- _TO DO_:
Identify all lines of the data containing the string "flow" and copy them.

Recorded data
From an optimization exercise on the open Yosys and OpenROAD flow, aimed at small area, a short achievable clock period and few clock cycles; shortcuts taken in it are not production practice.
At most, simulation tests tie the RTL to the original design; equivalence was not proved.
Power is estimated from default activity; no workload was simulated.

==> 03-02 <==
Design sbf_engine, start of the top module:
module sbf_engine (
    input  wire        clk,
    input  wire        rst,           
    input  wire        cmd_valid,
    output wire        cmd_ready,
    input  wire [31:0] cmd_word,
    input  wire [4:0]  rd_idx,
    output reg  [31:0] rd_data
);
    localparam [15:0] SYNC_WORD = 16'h4024;
    localparam [3:0] ST_NONE      = 4'd0;
    localparam [3:0] ST_FRAME_OK  = 4'd1;
    localparam [3:0] ST_INC_HDR   = 4'd2;
    localparam [3:0] ST_NOT_FRAME = 4'd3;
    localparam [3:0] ST_MALFORMED = 4'd4;
    localparam [3:0] ST_NEED_MORE = 4'd5;
    localparam [3:0] ST_CRC_MIS   = 4'd6;
    localparam [3:0] ST_SYNC_FND  = 4'd7;
    localparam [3:0] ST_SYNC_NF   = 4'd8;
    localparam integer S_IDLE = 0;
    localparam integer S_PRE  = 1;    
    localparam integer S_HDR  = 2;    
    localparam integer S_BODY = 3;    
    localparam integer S_CBP  = 4;    
    localparam integer S_CB   = 5;    
    localparam integer S_HUNT = 6;    
    localparam integer S_RD   = 7;    
    localparam [1:0] J_SCAN = 2'd0;
    localparam [1:0] J_HUNT = 2'd1;
    localparam [1:0] J_CB   = 2'd2;
    function [15:0] crc_w8;
        input [15:0] c;
        input [63:0] d;
        begin
            crc_w8[0] = c[0] ^ c[1] ^ c[3] ^ c[4] ^ c[7] ^ c[8] ^ c[10] ^ c[15] ^ d[0] ^ d[2] ^ d[7] ^ d[8] ^ d[9] ^ d[11] ^ d[12] ^ d[15] ^ d[18] ^ d[24] ^ d[25] ^ d[27] ^ d[34] ^ d[35] ^ d[36] ^ d[43] ^ d[44] ^ d[46] ^ d[48] ^ d[51] ^ d[52] ^ d[56] ^ d[60];
            crc_w8[1] = c[1] ^ c[2] ^ c[4] ^ c[5] ^ c[8] ^ c[9] ^ c[11] ^ d[0] ^ d[1] ^ d[3] ^ d[9] ^ d[10] ^ d[12] ^ d[13] ^ d[19] ^ d[25] ^ d[26] ^ d[28] ^ d[35] ^ d[36] ^ d[37] ^ d[44] ^ d[45] ^ d[47] ^ d[49] ^ d[52] ^ d[53] ^ d[57] ^ d[61];
  ...
make LEC_CHECK=0 ABC_CLOCK_PERIOD_IN_PS=5000 CAP_MARGIN=20 CORE_MARGIN=2 CORE_UTILIZATION=40 SETUP_SLACK_MARGIN=4.6 SLEW_MARGIN=20 finish   # period 10.0 ns
run.sh (not shown) runs the stock make flow with config.mk's settings and CLKGATE_MAP_FILE= SYNTH_SCRIPT=/design/flow/synth_recipe.tcl, a recipe that flattens the netlist after the stock synthesis.
==> inputs of 06-25, as changes to 03-02 <==
--- a/flow/design.v
+++ b/flow/design.v
@@ -23,10 +23,11 @@
     localparam integer S_BODY = 3;    
     localparam integer S_CBP  = 4;    
     localparam integer S_CB   = 5;    
     localparam integer S_HUNT = 6;    
     localparam integer S_RD   = 7;    
+    localparam integer S_HFIN = 8;    
     localparam [1:0] J_SCAN = 2'd0;
     localparam [1:0] J_HUNT = 2'd1;
     localparam [1:0] J_CB   = 2'd2;
     function [15:0] crc_w8;
         input [15:0] c;
@@ -88,11 +89,11 @@
     reg [15:0] nok_r, ncrc_r;
     reg [8:0]  avail_r;       
     reg [7:0]  base;          
     reg [7:0]  pcur;          
     reg [7:0]  pfill;         
-    reg [7:0]  state;         
+    reg [8:0]  state;         
     reg [1:0]  job;           
     reg        is_next;       
     reg        is_step;       
     reg [4:0]  rword;         
     reg [2:0]  off_r;         
@@ -103,18 +104,20 @@
     reg [7:0]  ppos;          
     reg        nh8;           
     reg [2:0]  lane;          
     reg        hfirst;        
     reg        pb24;          
+    reg [8:0]  hd_r;          
     wire s_idle = state[S_IDLE];
     wire s_pre  = state[S_PRE];
     wire s_hdr  = state[S_HDR];
     wire s_body = state[S_BODY];
     wire s_cbp  = state[S_CBP];
     wire s_cb   = state[S_CB];
     wire s_hunt = state[S_HUNT];
     wire s_rd   = state[S_RD];
+    wire s_hfin = state[S_HFIN];
     assign cmd_ready = s_idle;
     wire [7:0]  op  = cmd_word[31:24];
     wire [23:0] imm = cmd_word[23:0];
     reg legal;
     always @(*) begin
@@ -257,11 +260,11 @@
     always @(posedge clk) begin
         if (adv)
             rword <= rword + 5'd1;
         if (rst) begin
             reset_regs;
-            state <= 8'd1 << S_IDLE;
+            state <= 9'd1 << S_IDLE;
         end else begin
             if (s_idle) begin
                 if (accept) begin
                     if (!legal) begin
                         err_r[0] <= 1'b1;
@@ -317,21 +320,21 @@
                                 job    <= J_HUNT;
                                 tpos   <= cur_r;
                                 ppos   <= pcur;
                                 cnt    <= avail_r;
                                 hfirst <= 1'b1;
-                                state  <= 8'd1 << S_PRE;
+                                state  <= 9'd1 << S_PRE;
                             end
                         end
                         8'h07: mode_r <= imm[0];                
                         8'h08: begin                            
                             if (read_bad)
                                 err_r[2] <= 1'b1;
                             else begin
                                 rword <= pread[7:3];
                                 lane  <= pread[2:0];
-                                state <= 8'd1 << S_RD;
+                                state <= 9'd1 << S_RD;
                             end
                         end
                         8'h10: crc_r <= imm[15:0];              
                         8'h11: crc_r <= crc1;                   
                         8'h12: rng_off <= imm;                  
@@ -343,11 +346,11 @@
                                 rword <= pstart[7:3];
                                 off_r <= pstart[2:0];
                                 cnt   <= rng_len[8:0];
                                 lane  <= 3'd0;
                                 job   <= J_CB;
-                                state <= 8'd1 << S_CBP;
+                                state <= 9'd1 << S_CBP;
                             end
                         end
                         8'h20, 8'h21, 8'h22: begin              
                             is_step <= (op != 8'h20);
                             is_next <= (op == 8'h22);
@@ -355,25 +358,25 @@
                                 status_r <= ST_INC_HDR;
                             else begin
                                 rword <= pcur[7:3] + 5'd1;
                                 off_r <= pcur[2:0];
                                 job   <= J_SCAN;
-                                state <= 8'd1 << S_PRE;
+                                state <= 9'd1 << S_PRE;
                             end
                         end
                         default: ;
                         endcase
                     end
                 end
             end
             if (s_cbp)
-                state <= 8'd1 << S_PRE;
+                state <= 9'd1 << S_PRE;
             if (s_pre) begin
                 case (job)
-                    J_SCAN:  state <= 8'd1 << S_HDR;
-                    J_HUNT:  state <= 8'd1 << S_HUNT;
-                    default: state <= 8'd1 << S_CB;
+                    J_SCAN:  state <= 9'd1 << S_HDR;
+                    J_HUNT:  state <= 9'd1 << S_HUNT;
+                    default: state <= 9'd1 << S_CB;
                 endcase
             end
             if (s_hdr) begin
                 h_sync <= chunk[15:0];
                 h_crc  <= chunk[31:16];
@@ -385,24 +388,24 @@
                 ppos   <= pcur + c_len[7:0];
                 if (c_len[2])
                     off_r <= off_r ^ 3'd4;
                 if (!sync_ok) begin
                     status_r <= ST_NOT_FRAME;
-                    state    <= 8'd1 << S_IDLE;
+                    state    <= 9'd1 << S_IDLE;
                 end else if (!len_ok) begin
                     status_r <= ST_MALFORMED;
-                    state    <= 8'd1 << S_IDLE;
+                    state    <= 9'd1 << S_IDLE;
                 end else begin
                     body_off <= cur_r + 9'd8;
                     body_len <= c_len - 16'd8;
                     next_off <= {8'd0, cur_r} + {1'b0, c_len};
                     if (!complete) begin
                         status_r <= ST_NEED_MORE;
-                        state    <= 8'd1 << S_IDLE;
+                        state    <= 9'd1 << S_IDLE;
                     end else begin
                         crc_r <= c_len[2] ? 16'd0 : crc8;
-                        state <= 8'd1 << S_BODY;
+                        state <= 9'd1 << S_BODY;
                     end
                 end
             end
             if (s_body) begin
                 crc_r <= crc8;
@@ -418,59 +421,63 @@
                         end else begin
                             if (ncrc_r != 16'hFFFF)
                                 ncrc_r <= ncrc_r + 16'd1;
                         end
                     end
-                    state <= 8'd1 << S_IDLE;
+                    state <= 9'd1 << S_IDLE;
                     if (fmatch)
                         status_r <= ST_FRAME_OK;
                     else if (is_next && !mode_r) begin
                         if (!nh8)
                             status_r <= ST_INC_HDR;
                         else
-                            state <= 8'd1 << S_HDR;
+                            state <= 9'd1 << S_HDR;
                     end else
                         status_r <= ST_CRC_MIS;
                 end
             end
             if (s_cb) begin
                 if (cnt[8:3] != 6'd0) begin
                     crc_r <= crc8;
                     cnt   <= cnt - 9'd8;
                     if (cnt == 9'd8)
-                        state <= 8'd1 << S_IDLE;
+                        state <= 9'd1 << S_IDLE;
                 end else begin
                     crc_r <= crc1;
                     cnt   <= cnt - 9'd1;
                     lane  <= lane + 3'd1;
                     if (cnt == 9'd1)
-                        state <= 8'd1 << S_IDLE;
+                        state <= 9'd1 << S_IDLE;
                 end
             end
             if (s_hunt) begin
                 if (h_hit) begin
-                    cur_r    <= tpos + h_d;
-                    pcur     <= ppos + h_d[7:0];
-                    avail_r  <= cnt - h_d;
-                    status_r <= ST_SYNC_FND;
-                    state    <= 8'd1 << S_IDLE;
+                    hd_r     <= h_d;
+                    state    <= 9'd1 << S_HFIN;
                 end else if (cnt <= 9'd8) begin
                     cur_r    <= fill_r - 9'd1;
                     avail_r  <= 9'd1;
                     pcur     <= pfill - 8'd1;
                     status_r <= ST_SYNC_NF;
-                    state    <= 8'd1 << S_IDLE;
+                    state    <= 9'd1 << S_IDLE;
                 end else begin
                     hfirst <= 1'b0;
                     pb24   <= e24[7];
                     tpos   <= tpos + 9'd8;
                     ppos   <= ppos + 8'd8;
                     cnt   <= cnt - 9'd8;
                 end
             end
+            if (s_hfin) begin
+                cur_r    <= tpos + hd_r;
+                pcur     <= ppos + hd_r[7:0];
+                avail_r  <= cnt - hd_r;
+                status_r <= ST_SYNC_FND;
+                state    <= 9'd1 << S_IDLE;
+            end
             if (s_rd) begin
                 rdata_r <= rdw[{lane, 3'b000} +: 8];
-                state   <= 8'd1 << S_IDLE;
+                state   <= 9'd1 << S_IDLE;
             end
         end
     end
 endmodule
--- a/flow/config.mk
+++ b/flow/config.mk
@@ -7,7 +7,7 @@
 export LEC_CHECK = 0
 export ABC_CLOCK_PERIOD_IN_PS = 5000
 export CAP_MARGIN = 20
 export CORE_MARGIN = 2
 export CORE_UTILIZATION = 40
-export SETUP_SLACK_MARGIN = 4.6
+export SETUP_SLACK_MARGIN = 4.3
 export SLEW_MARGIN = 20
==> run summary <==
- Count of clock-buffer cells in the layout: 03-02 is lower than 06-25 (2).
- First-iteration DRC count: 06-25 is lower than 03-02 (about 7%).
- In 03-02 the clock skew is higher than in 06-25, by 14 ps.
- Between 06-25 and 03-02, the lower register-to-register slack is in 06-25 (gap 30 ps).
- Against 06-25, the utilization of 03-02 is higher by 1.1 points.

- _ANSWER_:
From an optimization exercise on the open Yosys and OpenROAD flow, aimed at small area, a short achievable clock period and few clock cycles; shortcuts taken in it are not production practice.
run.sh (not shown) runs the stock make flow with config.mk's settings and CLKGATE_MAP_FILE= SYNTH_SCRIPT=/design/flow/synth_recipe.tcl, a recipe that flattens the netlist after the stock synthesis.
--- a/flow/design.v
+++ b/flow/design.v
--- a/flow/config.mk
+++ b/flow/config.mk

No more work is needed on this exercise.